▶ [Exercise]
Of the lines listed below, return exactly those that run from the line containing "met4,0.0343,0" through the line containing "instance area (sq", both included.

Saved entries
== Segment start ==

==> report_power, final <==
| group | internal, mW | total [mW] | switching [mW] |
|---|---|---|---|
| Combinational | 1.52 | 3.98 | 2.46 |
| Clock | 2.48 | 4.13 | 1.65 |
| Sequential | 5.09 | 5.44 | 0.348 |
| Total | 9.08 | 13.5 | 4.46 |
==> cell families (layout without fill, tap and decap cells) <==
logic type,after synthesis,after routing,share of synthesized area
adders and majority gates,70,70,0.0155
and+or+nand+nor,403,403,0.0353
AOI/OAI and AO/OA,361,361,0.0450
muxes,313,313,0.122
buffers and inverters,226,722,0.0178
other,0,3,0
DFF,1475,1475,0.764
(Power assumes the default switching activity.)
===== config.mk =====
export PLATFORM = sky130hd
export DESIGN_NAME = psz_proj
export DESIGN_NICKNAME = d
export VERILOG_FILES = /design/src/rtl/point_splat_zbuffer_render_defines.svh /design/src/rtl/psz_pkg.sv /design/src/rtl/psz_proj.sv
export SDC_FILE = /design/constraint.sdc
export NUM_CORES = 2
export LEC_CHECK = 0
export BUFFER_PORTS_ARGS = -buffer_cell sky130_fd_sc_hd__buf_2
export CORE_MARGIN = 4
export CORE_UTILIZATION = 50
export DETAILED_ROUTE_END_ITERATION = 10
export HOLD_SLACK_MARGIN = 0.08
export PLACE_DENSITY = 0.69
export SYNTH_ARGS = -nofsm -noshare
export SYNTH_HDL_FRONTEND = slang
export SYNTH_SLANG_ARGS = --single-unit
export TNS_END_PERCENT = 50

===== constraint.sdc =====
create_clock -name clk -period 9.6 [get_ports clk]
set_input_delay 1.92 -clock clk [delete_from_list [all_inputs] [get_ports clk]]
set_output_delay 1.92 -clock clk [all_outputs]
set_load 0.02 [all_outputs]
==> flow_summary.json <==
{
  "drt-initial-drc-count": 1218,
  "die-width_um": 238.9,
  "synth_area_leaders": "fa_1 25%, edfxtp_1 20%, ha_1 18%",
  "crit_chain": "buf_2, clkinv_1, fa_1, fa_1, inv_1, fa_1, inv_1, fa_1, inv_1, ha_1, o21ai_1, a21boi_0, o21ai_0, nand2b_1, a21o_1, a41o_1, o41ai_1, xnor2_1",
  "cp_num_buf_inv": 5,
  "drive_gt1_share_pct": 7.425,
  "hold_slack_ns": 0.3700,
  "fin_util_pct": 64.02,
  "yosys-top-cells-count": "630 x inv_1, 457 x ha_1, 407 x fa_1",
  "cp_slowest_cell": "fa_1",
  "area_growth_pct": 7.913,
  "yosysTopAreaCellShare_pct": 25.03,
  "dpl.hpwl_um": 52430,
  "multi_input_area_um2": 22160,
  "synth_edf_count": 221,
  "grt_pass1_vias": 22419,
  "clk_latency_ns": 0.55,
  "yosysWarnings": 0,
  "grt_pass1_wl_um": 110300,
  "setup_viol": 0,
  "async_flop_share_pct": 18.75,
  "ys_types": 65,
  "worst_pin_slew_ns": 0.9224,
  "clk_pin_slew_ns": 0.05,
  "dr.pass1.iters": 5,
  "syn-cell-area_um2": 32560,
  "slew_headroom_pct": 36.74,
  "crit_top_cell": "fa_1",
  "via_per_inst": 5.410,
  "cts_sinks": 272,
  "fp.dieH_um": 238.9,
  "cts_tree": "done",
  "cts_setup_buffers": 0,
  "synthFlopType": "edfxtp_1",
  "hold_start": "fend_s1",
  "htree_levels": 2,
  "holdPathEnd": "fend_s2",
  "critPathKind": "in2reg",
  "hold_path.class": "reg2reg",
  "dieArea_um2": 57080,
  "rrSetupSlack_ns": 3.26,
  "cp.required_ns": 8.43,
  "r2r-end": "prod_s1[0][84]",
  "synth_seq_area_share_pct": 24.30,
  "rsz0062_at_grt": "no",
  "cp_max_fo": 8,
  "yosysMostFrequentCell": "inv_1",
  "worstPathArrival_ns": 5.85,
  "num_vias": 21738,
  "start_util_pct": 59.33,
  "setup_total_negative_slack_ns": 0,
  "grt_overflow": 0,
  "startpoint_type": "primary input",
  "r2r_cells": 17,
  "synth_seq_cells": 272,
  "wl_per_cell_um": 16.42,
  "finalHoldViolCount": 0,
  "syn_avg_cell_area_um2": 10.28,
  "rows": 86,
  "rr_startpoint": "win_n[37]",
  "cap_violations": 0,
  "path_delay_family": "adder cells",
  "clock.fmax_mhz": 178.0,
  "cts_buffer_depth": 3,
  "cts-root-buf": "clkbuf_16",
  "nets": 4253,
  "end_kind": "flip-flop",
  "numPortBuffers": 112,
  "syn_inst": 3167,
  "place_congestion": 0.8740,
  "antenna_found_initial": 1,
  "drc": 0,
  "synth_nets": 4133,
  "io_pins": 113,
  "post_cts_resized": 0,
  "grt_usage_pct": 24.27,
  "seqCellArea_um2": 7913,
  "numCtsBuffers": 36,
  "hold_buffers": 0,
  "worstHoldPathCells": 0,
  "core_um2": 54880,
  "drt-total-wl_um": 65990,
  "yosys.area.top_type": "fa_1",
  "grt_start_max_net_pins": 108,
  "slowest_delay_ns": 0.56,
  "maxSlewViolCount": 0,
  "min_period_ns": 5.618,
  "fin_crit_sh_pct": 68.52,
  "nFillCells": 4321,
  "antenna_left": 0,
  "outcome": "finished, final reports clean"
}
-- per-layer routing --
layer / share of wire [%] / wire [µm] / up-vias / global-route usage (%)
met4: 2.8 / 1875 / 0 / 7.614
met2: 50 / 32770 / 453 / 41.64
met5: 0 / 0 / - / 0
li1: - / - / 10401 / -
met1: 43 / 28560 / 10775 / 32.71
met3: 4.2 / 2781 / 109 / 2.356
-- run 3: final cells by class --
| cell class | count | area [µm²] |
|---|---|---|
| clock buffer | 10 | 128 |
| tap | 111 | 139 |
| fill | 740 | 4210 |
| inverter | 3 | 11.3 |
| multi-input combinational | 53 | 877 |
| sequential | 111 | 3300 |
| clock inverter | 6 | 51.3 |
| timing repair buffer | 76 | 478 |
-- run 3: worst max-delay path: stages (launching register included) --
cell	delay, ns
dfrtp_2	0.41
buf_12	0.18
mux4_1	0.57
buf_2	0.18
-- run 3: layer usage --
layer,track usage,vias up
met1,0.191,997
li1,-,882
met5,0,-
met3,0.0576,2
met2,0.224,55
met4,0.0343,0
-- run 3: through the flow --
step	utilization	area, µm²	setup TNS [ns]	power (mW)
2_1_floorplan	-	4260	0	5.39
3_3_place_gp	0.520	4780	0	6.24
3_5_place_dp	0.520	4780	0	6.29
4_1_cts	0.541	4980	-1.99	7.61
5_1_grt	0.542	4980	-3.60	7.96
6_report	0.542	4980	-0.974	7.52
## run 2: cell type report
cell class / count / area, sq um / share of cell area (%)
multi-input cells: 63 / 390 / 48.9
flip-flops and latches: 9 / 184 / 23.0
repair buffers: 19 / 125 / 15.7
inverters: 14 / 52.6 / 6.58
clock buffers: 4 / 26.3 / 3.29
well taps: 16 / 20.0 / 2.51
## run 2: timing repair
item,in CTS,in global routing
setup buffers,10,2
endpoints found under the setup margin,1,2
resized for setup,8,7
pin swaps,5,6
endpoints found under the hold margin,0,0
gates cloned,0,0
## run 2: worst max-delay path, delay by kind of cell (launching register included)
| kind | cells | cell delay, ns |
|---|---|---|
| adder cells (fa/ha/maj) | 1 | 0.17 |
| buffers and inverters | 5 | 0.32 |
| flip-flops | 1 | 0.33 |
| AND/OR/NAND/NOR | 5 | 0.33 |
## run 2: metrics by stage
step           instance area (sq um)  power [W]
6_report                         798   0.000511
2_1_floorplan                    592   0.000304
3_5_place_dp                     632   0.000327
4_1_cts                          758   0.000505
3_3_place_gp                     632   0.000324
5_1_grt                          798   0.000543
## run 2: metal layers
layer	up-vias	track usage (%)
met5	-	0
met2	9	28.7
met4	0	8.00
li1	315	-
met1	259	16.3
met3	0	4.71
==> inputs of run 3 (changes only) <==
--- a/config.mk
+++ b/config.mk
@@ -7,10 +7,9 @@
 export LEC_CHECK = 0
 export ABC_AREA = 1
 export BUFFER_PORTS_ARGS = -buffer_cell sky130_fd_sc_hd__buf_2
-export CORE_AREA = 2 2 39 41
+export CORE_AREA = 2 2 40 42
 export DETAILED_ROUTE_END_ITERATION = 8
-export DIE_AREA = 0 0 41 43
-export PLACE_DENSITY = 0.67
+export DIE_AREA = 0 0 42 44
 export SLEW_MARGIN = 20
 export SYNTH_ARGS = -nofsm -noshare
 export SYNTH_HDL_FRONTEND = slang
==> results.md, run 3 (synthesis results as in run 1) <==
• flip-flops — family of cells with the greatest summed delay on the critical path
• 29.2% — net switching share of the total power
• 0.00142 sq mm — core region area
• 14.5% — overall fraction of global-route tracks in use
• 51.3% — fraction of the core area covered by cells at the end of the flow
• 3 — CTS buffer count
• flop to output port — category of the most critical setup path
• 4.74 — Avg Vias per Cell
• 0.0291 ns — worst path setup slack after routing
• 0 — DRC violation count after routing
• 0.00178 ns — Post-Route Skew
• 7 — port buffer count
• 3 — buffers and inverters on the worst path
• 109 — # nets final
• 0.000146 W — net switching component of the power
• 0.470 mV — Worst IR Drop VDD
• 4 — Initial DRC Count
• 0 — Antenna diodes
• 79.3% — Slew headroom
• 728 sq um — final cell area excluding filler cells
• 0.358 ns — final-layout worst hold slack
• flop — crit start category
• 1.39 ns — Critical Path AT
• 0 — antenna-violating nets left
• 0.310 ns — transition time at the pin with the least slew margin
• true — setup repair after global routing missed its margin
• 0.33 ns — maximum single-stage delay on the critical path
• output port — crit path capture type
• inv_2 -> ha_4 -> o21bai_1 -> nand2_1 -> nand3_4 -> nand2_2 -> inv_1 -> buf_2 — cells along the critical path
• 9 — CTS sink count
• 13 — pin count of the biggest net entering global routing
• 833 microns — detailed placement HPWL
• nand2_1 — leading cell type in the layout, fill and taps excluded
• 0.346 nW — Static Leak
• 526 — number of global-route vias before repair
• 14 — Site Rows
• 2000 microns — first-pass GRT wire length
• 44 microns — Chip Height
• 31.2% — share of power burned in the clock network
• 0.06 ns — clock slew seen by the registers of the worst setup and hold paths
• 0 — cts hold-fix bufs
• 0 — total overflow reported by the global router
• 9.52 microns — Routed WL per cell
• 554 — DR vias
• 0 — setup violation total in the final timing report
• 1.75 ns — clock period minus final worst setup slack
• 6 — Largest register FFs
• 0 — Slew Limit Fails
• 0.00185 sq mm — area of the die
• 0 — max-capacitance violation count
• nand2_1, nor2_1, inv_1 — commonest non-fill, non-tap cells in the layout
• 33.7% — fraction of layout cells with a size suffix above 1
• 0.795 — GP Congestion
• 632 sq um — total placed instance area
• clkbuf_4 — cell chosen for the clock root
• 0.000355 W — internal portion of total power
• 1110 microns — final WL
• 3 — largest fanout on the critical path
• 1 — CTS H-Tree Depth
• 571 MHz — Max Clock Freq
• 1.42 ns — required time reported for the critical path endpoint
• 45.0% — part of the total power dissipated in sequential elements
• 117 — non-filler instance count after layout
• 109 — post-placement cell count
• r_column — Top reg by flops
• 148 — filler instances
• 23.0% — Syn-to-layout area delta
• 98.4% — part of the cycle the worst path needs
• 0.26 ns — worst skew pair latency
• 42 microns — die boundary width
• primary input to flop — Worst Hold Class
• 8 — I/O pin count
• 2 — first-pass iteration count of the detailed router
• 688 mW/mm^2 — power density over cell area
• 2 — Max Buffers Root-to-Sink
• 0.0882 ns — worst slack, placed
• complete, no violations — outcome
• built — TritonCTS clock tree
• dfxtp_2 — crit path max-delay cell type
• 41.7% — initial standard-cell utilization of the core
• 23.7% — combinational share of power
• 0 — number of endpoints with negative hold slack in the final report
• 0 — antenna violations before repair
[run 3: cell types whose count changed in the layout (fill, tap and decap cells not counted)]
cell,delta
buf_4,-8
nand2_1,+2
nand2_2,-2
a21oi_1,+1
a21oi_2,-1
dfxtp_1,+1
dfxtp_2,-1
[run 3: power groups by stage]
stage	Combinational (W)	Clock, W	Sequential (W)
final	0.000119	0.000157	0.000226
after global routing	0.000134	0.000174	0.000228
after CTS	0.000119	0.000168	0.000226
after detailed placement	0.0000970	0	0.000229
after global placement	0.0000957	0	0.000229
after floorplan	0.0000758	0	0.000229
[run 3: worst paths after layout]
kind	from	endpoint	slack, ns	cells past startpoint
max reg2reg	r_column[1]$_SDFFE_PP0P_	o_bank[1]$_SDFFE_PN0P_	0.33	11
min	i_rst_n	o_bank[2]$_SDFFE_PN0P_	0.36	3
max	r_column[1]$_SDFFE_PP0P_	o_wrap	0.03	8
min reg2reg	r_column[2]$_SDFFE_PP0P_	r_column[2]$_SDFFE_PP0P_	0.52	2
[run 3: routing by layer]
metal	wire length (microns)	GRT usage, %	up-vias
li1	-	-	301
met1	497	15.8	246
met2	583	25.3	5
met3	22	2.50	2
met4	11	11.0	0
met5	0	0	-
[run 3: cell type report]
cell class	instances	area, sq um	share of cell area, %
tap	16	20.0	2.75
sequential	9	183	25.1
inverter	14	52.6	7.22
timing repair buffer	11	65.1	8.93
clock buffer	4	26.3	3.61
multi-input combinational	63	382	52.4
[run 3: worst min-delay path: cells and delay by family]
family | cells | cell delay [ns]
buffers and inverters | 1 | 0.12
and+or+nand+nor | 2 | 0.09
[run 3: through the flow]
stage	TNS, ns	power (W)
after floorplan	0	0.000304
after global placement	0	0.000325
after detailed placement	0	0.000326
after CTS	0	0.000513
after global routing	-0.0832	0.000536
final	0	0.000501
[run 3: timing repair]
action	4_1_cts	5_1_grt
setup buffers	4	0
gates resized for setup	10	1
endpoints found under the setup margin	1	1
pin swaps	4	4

== Segment end ==

▶ [Task answer]
met4,0.0343,0
-- run 3: through the flow --
step	utilization	area, µm²	setup TNS [ns]	power (mW)
2_1_floorplan	-	4260	0	5.39
3_3_place_gp	0.520	4780	0	6.24
3_5_place_dp	0.520	4780	0	6.29
4_1_cts	0.541	4980	-1.99	7.61
5_1_grt	0.542	4980	-3.60	7.96
6_report	0.542	4980	-0.974	7.52
## run 2: cell type report
cell class / count / area, sq um / share of cell area (%)
multi-input cells: 63 / 390 / 48.9
flip-flops and latches: 9 / 184 / 23.0
repair buffers: 19 / 125 / 15.7
inverters: 14 / 52.6 / 6.58
clock buffers: 4 / 26.3 / 3.29
well taps: 16 / 20.0 / 2.51
## run 2: timing repair
item,in CTS,in global routing
setup buffers,10,2
endpoints found under the setup margin,1,2
resized for setup,8,7
pin swaps,5,6
endpoints found under the hold margin,0,0
gates cloned,0,0
## run 2: worst max-delay path, delay by kind of cell (launching register included)
| kind | cells | cell delay, ns |
|---|---|---|
| adder cells (fa/ha/maj) | 1 | 0.17 |
| buffers and inverters | 5 | 0.32 |
| flip-flops | 1 | 0.33 |
| AND/OR/NAND/NOR | 5 | 0.33 |
## run 2: metrics by stage
step           instance area (sq um)  power [W]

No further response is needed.